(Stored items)
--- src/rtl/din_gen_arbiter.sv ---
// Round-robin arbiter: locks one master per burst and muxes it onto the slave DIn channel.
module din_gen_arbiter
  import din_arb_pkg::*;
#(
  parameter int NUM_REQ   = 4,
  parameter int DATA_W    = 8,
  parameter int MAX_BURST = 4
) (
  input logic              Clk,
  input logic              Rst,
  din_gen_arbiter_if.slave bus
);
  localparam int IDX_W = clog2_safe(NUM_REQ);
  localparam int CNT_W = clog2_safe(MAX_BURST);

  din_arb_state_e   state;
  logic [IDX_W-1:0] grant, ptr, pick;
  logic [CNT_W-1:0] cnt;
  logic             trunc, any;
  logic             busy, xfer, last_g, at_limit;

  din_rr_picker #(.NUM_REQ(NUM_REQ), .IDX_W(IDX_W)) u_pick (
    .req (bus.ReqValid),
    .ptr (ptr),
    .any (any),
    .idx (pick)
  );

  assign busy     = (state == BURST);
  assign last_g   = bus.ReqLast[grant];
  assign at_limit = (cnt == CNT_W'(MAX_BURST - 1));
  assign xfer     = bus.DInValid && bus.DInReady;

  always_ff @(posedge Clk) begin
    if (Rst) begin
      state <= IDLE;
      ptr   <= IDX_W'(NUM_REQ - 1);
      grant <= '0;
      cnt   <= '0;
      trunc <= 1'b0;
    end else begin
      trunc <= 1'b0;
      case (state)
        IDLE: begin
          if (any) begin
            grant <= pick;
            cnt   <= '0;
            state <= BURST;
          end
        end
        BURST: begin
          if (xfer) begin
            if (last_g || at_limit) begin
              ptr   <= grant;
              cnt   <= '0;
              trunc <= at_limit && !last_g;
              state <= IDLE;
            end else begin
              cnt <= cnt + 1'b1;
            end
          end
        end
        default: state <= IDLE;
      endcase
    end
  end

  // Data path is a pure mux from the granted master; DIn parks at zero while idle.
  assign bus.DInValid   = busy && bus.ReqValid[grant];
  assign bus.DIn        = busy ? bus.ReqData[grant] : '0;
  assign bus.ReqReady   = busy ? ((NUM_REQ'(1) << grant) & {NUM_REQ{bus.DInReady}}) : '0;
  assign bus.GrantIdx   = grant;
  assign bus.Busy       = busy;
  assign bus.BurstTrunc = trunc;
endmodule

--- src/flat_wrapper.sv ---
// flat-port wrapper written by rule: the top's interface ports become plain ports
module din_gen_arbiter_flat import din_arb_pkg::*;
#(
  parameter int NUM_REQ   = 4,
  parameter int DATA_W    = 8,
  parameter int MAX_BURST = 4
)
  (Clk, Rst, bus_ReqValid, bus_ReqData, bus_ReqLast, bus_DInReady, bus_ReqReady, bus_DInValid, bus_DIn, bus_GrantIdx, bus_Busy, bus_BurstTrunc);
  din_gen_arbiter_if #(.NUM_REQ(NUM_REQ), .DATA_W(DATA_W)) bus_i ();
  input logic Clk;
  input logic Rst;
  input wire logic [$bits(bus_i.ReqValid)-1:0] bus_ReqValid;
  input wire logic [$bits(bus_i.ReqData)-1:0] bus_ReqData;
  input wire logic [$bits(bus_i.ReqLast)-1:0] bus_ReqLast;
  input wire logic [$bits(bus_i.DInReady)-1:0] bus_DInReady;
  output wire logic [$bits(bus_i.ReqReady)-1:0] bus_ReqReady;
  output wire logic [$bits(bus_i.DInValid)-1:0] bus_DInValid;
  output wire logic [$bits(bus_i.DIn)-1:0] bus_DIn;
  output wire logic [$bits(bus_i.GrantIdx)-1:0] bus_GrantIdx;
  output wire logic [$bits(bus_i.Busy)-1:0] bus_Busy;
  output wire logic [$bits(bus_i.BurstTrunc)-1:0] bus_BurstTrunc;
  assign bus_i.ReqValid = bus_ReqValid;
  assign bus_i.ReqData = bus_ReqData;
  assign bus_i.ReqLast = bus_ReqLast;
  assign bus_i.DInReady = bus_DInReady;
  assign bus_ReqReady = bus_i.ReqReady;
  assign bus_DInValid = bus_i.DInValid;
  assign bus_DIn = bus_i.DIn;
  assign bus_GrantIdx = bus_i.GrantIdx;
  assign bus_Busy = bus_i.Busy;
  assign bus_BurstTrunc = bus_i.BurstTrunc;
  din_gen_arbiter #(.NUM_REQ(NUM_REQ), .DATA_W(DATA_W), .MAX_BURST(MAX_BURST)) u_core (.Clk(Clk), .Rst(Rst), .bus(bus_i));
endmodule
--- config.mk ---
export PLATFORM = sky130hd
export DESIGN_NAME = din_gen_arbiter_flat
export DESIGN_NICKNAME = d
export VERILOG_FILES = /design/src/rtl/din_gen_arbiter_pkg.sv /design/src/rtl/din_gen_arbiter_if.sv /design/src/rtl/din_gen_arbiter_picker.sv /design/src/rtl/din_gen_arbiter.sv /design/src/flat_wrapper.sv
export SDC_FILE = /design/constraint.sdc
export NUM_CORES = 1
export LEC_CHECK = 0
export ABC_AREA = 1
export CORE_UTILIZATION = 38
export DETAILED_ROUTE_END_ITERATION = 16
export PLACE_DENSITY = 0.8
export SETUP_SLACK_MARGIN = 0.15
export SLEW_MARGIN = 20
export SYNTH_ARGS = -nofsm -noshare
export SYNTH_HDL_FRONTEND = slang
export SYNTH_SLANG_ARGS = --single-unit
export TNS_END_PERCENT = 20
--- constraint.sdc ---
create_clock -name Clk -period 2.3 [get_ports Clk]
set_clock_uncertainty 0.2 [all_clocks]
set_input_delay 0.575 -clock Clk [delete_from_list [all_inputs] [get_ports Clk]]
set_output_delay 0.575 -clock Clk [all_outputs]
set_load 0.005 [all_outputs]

==

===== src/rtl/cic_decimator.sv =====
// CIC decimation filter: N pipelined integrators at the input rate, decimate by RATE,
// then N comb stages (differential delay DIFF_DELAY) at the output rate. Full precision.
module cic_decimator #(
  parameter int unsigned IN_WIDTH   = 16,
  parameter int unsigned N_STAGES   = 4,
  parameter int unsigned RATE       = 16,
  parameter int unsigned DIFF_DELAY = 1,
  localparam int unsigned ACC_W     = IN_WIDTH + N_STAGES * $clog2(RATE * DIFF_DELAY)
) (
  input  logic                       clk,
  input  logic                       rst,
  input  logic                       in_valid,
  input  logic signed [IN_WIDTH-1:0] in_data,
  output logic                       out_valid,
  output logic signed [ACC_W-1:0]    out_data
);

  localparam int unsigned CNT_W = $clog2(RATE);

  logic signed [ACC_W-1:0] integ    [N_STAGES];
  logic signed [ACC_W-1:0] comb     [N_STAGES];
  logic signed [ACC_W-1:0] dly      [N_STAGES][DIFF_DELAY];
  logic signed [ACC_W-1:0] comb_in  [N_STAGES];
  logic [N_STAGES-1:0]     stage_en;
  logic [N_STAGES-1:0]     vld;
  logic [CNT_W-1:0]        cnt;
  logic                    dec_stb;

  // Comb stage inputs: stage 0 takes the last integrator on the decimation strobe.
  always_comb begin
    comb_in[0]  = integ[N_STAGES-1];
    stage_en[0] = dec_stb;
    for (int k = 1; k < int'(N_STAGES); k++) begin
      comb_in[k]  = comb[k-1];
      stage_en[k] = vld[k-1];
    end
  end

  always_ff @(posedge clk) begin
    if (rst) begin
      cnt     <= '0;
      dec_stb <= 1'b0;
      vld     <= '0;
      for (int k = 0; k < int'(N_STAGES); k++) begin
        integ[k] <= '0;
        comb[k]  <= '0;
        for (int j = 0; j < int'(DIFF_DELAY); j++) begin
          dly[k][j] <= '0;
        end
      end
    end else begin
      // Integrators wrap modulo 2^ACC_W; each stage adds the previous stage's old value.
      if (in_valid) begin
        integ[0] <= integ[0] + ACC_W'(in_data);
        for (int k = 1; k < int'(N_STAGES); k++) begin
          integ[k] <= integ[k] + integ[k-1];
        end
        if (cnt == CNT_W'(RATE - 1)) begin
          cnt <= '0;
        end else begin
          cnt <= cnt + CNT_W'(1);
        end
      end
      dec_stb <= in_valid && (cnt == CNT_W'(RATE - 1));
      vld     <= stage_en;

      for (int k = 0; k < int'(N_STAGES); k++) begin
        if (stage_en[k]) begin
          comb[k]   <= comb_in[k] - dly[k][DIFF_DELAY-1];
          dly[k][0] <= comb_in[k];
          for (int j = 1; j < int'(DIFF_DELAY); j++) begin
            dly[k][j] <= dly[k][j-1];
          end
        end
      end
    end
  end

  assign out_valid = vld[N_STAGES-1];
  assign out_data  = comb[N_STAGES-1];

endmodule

• _What you are asked to do_:
The required answer is each line of the entries containing the string "unsigned".

• _Answer space_:
  parameter int unsigned IN_WIDTH   = 16,
  parameter int unsigned N_STAGES   = 4,
  parameter int unsigned RATE       = 16,
  parameter int unsigned DIFF_DELAY = 1,
  localparam int unsigned ACC_W     = IN_WIDTH + N_STAGES * $clog2(RATE * DIFF_DELAY)
  localparam int unsigned CNT_W = $clog2(RATE);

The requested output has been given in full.